Wayne’s advice on Seattle’s future was optimistic, but more focused on the effort still to come than the insight from Chris or Joshua.
“It’s important for cities like Seattle, which is growing so fast, to have conversations like this around diversity in tech, so they won’t make some of the same mistakes that Silicon Valley has. The more we can address those issues early on, the more we can make an impact in that city to focus on inclusion as a solution,” he said.
At Tech Inclusion Seattle, a focus on action over words was demonstrated through the very structure of the event itself.
Connecting People With Companies
The two-day event packed all its lectures, fireside chats, and panels into the 14th. One speaker discussed the best practices to unite politically through the internet (Settle on a specific hashtag as a group, so all the tweets are in the same place, for instance), while another speaker covered the practices needed to ensure a company’s interview process avoids personal biases (Never say a candidate reminds you of yourself at that age. Were you really that great?). The pace was fast: Talks were typically ten minutes, while panel discussions were capped at 40 minutes. But when the dust had settled on the compact event, everyone was invited back the next day for a four-hour-long job fair.
Tech Inclusion calls itself a “unique solutions-focused” event, so it’s good to see that they dedicate an entire day to busting one of the biggest unspoken culture rules an exclusive community follows — You can’t be what you can’t see.
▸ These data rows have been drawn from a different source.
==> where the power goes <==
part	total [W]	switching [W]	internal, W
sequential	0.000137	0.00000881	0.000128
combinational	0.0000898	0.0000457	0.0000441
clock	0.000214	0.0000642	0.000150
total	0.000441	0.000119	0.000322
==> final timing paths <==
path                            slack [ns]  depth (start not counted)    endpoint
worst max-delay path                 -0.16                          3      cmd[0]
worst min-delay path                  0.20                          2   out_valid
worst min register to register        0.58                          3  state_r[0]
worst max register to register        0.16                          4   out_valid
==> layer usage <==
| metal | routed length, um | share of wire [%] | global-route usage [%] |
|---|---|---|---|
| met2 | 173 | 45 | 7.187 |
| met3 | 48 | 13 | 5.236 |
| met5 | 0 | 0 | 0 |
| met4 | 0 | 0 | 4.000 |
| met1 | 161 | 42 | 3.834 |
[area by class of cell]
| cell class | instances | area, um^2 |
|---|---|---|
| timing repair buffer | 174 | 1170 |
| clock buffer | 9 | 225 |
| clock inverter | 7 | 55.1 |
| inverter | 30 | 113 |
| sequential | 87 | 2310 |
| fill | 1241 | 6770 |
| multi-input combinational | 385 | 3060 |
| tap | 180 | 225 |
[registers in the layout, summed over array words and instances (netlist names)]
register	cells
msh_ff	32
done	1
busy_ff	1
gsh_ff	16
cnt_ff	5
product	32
File: config.mk
export PLATFORM = sky130hd
export DESIGN_NAME = ijrb_csr
export DESIGN_NICKNAME = d
export VERILOG_FILES = /design/src/rtl/ijrb_pkg.sv /design/src/rtl/ijrb_csr.sv
export SDC_FILE = /design/constraint.sdc
export NUM_CORES = 1
export LEC_CHECK = 0
export BUFFER_PORTS_ARGS = -buffer_cell sky130_fd_sc_hd__buf_2
export CORE_UTILIZATION = 40
export DETAILED_ROUTE_END_ITERATION = 10
export GPL_TIMING_DRIVEN = 1
export PLACE_DENSITY_LB_ADDON = 0.2
export SETUP_SLACK_MARGIN = 0.1
export SYNTH_ARGS = -nofsm -noshare
export SYNTH_HDL_FRONTEND = slang
export SYNTH_SLANG_ARGS = --single-unit
File: constraint.sdc
create_clock -name clock -period 1.2 [get_ports clock]
set_input_delay 0.18 -clock clock [delete_from_list [all_inputs] [get_ports clock]]
set_output_delay 0.18 -clock clock [all_outputs]
set_load 0.05 [all_outputs]
<file path="src/rtl/ijrb_pkg.sv">
// Shared types, codes and constants of the input jitter reorder buffer.
`timescale 1ns / 1ps

package ijrb_pkg;

   // Default depth of the reorder window, in commands.
   localparam int DEFAULT_WINDOW = 64;

   // Field widths.
   localparam int SEQ_W = 32;
   localparam int PAY_W = 64;

   // Configuration port geometry.
   localparam int CSR_ADDR_W = 4;
   localparam int CSR_DATA_W = 32;
   localparam int REG_IDX_W  = CSR_ADDR_W - 2;

   // Item modes.
   localparam logic [1:0] MODE_COMMAND   = 2'd0;
   localparam logic [1:0] MODE_MALFORMED = 2'd1;
   localparam logic [1:0] MODE_TICK      = 2'd2;

   // Result status codes.
   localparam logic [2:0] STATUS_STORED   = 3'd0;
   localparam logic [2:0] STATUS_STALE    = 3'd1;
   localparam logic [2:0] STATUS_AHEAD    = 3'd2;
   localparam logic [2:0] STATUS_RATE     = 3'd3;
   localparam logic [2:0] STATUS_FRESH    = 3'd4;
   localparam logic [2:0] STATUS_REPEATED = 3'd5;
   localparam logic [2:0] STATUS_JUMPED   = 3'd6;

   // Register indexes on the configuration port.
   localparam logic [REG_IDX_W-1:0] REG_RATE_LIMIT   = 2'd0;
   localparam logic [REG_IDX_W-1:0] REG_BAD_LIMIT    = 2'd1;
   localparam logic [REG_IDX_W-1:0] REG_STARVE_LIMIT = 2'd2;
   localparam logic [REG_IDX_W-1:0] REG_RATE_PERIOD  = 2'd3;

   // Register reset values.
   localparam logic [15:0] RATE_LIMIT_RST   = 16'd200;
   localparam logic [7:0]  BAD_LIMIT_RST    = 8'd10;
   localparam logic [7:0]  STARVE_LIMIT_RST = 8'd6;
   localparam logic [15:0] RATE_PERIOD_RST  = 16'd60;

   // One input item.
   typedef struct packed {
      logic [1:0]       mode;
      logic             first_in_packet;
      logic [SEQ_W-1:0] sequence_req;
      logic [SEQ_W-1:0] newest_seq;
      logic [PAY_W-1:0] payload;
   } req_type;

   // One result item.
   typedef struct packed {
      logic [2:0]       status;
      logic             kick;
      logic [PAY_W-1:0] command_payload;
      logic [SEQ_W-1:0] processed_sequence;
   } rsp_type;

   // Configuration register contents.
   typedef struct packed {
      logic [15:0] rate_limit;
      logic [7:0]  bad_limit;
      logic [7:0]  starve_limit;
      logic [15:0] rate_period;
   } cfg_type;

   // Commands from the controller to the datapath.
   typedef struct packed {
      logic accept;
      logic check;
      logic scan_rd;
      logic scan_test;
      logic clear_step;
   } ctl_cmd_type;

   // Status from the datapath to the controller.
   typedef struct packed {
      logic out_free;
      logic mem_needed;
      logic clear_last;
      logic jump_start;
      logic scan_found;
   } ctl_stat_type;

endpackage

</file>
<file path="src/rtl/ijrb_ctrl.sv">
// Controller state machine that sequences each item through the datapath.
`timescale 1ns / 1ps

module ijrb_ctrl import ijrb_pkg::*; (
   input  logic         clock,
   input  logic         reset,
   input  logic         req_valid,
   input  ctl_stat_type stat,
   output ctl_cmd_type  cmd,
   output logic         req_stall
);

   typedef enum logic [4:0] {
      ST_CLEAR    = 5'b00001,
      ST_IDLE     = 5'b00010,
      ST_CHECK    = 5'b00100,
      ST_SCAN_RD  = 5'b01000,
      ST_SCAN_CHK = 5'b10000
   } state_type;

   state_type state_ff;
   state_type state_in;

   // Next state and commands.
   always_comb begin
      cmd       = '0;
      req_stall = 1'b1;
      state_in  = state_ff;
      case (state_ff)
         ST_CLEAR: begin
            cmd.clear_step = 1'b1;
            if (stat.clear_last) begin
               state_in = ST_IDLE;
            end
         end
         ST_IDLE: begin
            req_stall = !stat.out_free;
            if (req_valid && stat.out_free) begin
               cmd.accept = 1'b1;
               if (stat.mem_needed) begin
                  state_in = ST_CHECK;
               end
            end
         end
         ST_CHECK: begin
            cmd.check = 1'b1;
            state_in  = stat.jump_start ? ST_SCAN_RD : ST_IDLE;
         end
         ST_SCAN_RD: begin
            cmd.scan_rd = 1'b1;
            state_in    = ST_SCAN_CHK;
         end
         ST_SCAN_CHK: begin
            cmd.scan_test = 1'b1;
            state_in      = stat.scan_found ? ST_IDLE : ST_SCAN_RD;
         end
         default: begin
            state_in = ST_IDLE;
         end
      endcase
   end

   always_ff @(posedge clock) begin
      if (reset) begin
         state_ff <= ST_CLEAR;
      end else begin
         state_ff <= state_in;
      end
   end

endmodule

</file>
--- src/rtl/dcf_pkg.sv ---
// ----------------------------------------------------------------------------
// dcf_pkg
// Shared types and constants for the directed cycle finder: word formats,
// operation codes, datapath commands and datapath status.
// ----------------------------------------------------------------------------
`default_nettype none

package dcf_pkg;

  localparam int MAX_NODES_DEF = 64;
  localparam int NODE_W        = 7;

  localparam logic [NODE_W-1:0] NODE_COUNT_RST = 7'd64;

  localparam logic OP_EDGE   = 1'b0;
  localparam logic OP_SEARCH = 1'b1;

  typedef struct packed {
    logic              operation;
    logic [NODE_W-1:0] from_node;
    logic [NODE_W-1:0] to_node;
  } request_t;

  typedef struct packed {
    logic              found;
    logic [NODE_W-1:0] node;
    logic              last;
  } result_t;

  typedef enum logic [3:0] {
    DP_NOP,
    DP_EDGE,
    DP_INIT,
    DP_SKIP,
    DP_PUSH_START,
    DP_ADVANCE,
    DP_PUSH,
    DP_FINISH,
    DP_RESTORE,
    DP_BACK,
    DP_MARK,
    DP_EMIT,
    DP_NONE,
    DP_CLEAR
  } dp_op_t;

  typedef struct packed {
    logic s_end;
    logic s_free;
    logic j_end;
    logic edge_hit;
    logic j_on_path;
    logic j_finished;
    logic stack_empty;
    logic top_is_j;
    logic stk_is_target;
    logic emit_last;
  } dp_status_t;

endpackage

`default_nettype wire

--- src/rtl/dcf_ctrl.sv ---
// ----------------------------------------------------------------------------
// dcf_ctrl
// Controller for the cycle finder: sequences edge loads, the depth-first
// walk, cycle marking, result emission and the final clear.
// ----------------------------------------------------------------------------
`default_nettype none

module dcf_ctrl
  import dcf_pkg::*;
(
  input  wire logic       clk,
  input  wire logic       rst,
  input  wire logic       start,
  input  wire logic       operation,
  input  wire dp_status_t status,
  output dp_op_t          cmd,
  output logic            busy
);

  typedef enum logic [2:0] {
    S_IDLE,
    S_SEEK,
    S_STEP,
    S_RESTORE,
    S_MARK,
    S_EMIT,
    S_NONE,
    S_CLEAR
  } state_t;

  state_t state;
  state_t state_next;

  always_comb begin
    state_next = state;
    cmd        = DP_NOP;
    case (state)
      S_IDLE: begin
        if (start) begin
          if (operation == OP_SEARCH) begin
            cmd        = DP_INIT;
            state_next = S_SEEK;
          end else begin
            cmd = DP_EDGE;
          end
        end
      end
      S_SEEK: begin
        if (status.s_end) begin
          state_next = S_NONE;
        end else if (status.s_free) begin
          cmd        = DP_PUSH_START;
          state_next = S_STEP;
        end else begin
          cmd = DP_SKIP;
        end
      end
      S_STEP: begin
        if (status.j_end) begin
          cmd        = DP_FINISH;
          state_next = status.stack_empty ? S_SEEK : S_RESTORE;
        end else if (!status.edge_hit || status.j_finished) begin
          cmd = DP_ADVANCE;
        end else if (status.j_on_path) begin
          cmd        = DP_BACK;
          state_next = status.top_is_j ? S_EMIT : S_MARK;
        end else begin
          cmd = DP_PUSH;
        end
      end
      S_RESTORE: begin
        cmd        = DP_RESTORE;
        state_next = S_STEP;
      end
      S_MARK: begin
        cmd = DP_MARK;
        if (status.stk_is_target) begin
          state_next = S_EMIT;
        end
      end
      S_EMIT: begin
        cmd = DP_EMIT;
        if (status.emit_last) begin
          state_next = S_CLEAR;
        end
      end
      S_NONE: begin
        cmd        = DP_NONE;
        state_next = S_CLEAR;
      end
      S_CLEAR: begin
        cmd        = DP_CLEAR;
        state_next = S_IDLE;
      end
      default: begin
        state_next = S_IDLE;
      end
    endcase
  end

  always_ff @(posedge clk) begin
    if (rst) begin
      state <= S_IDLE;
      busy  <= 1'b0;
    end else begin
      state <= state_next;
      busy  <= (state_next != S_IDLE);
    end
  end

endmodule

`default_nettype wire
File: src/design/brp_pkg.sv
// shared types and codes of the byte ring packetizer
// depends on nothing
`timescale 1ns / 1ps

package brp_pkg;

  localparam logic OP_PUSH  = 1'b0;
  localparam logic OP_DRAIN = 1'b1;

  typedef enum logic [1:0] {
    KIND_PUSH   = 2'd0,
    KIND_PACKET = 2'd1,
    KIND_BUSY   = 2'd2,
    KIND_EMPTY  = 2'd3
  } kind_t;

  typedef enum logic {
    ST_IDLE  = 1'b0,
    ST_DRAIN = 1'b1
  } state_t;

  typedef struct packed {
    kind_t        kind;
    logic [7:0]   packet_byte;
    logic         last;
    logic         accepted;
    logic [11:0]  free_slots;
    logic [31:0]  drop_count;
  } result_t;

endpackage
“When we host a career fair, we tend to attract more diverse candidates, which goes against a belief in the industry that you can’t find diverse people applying for jobs,” Wayne said.
“We find them. They come out. We want to create as many opportunities as we can for companies to find diverse candidates. We do our best to hold both the companies and the people accountable to back up with they’re saying.”
Whether or not you’re optimistic about the future of a diverse Seattle, it’s clear everyone involved should remain cautious and emphasize action in order to avoid falling back on hidden biases. Entrepreneurs in the startup world shouldn’t be surprised by the dangers of rapid expansion: After all, 70 percent of all failed startups died because they tried to scale too quickly. Startup cities are no different.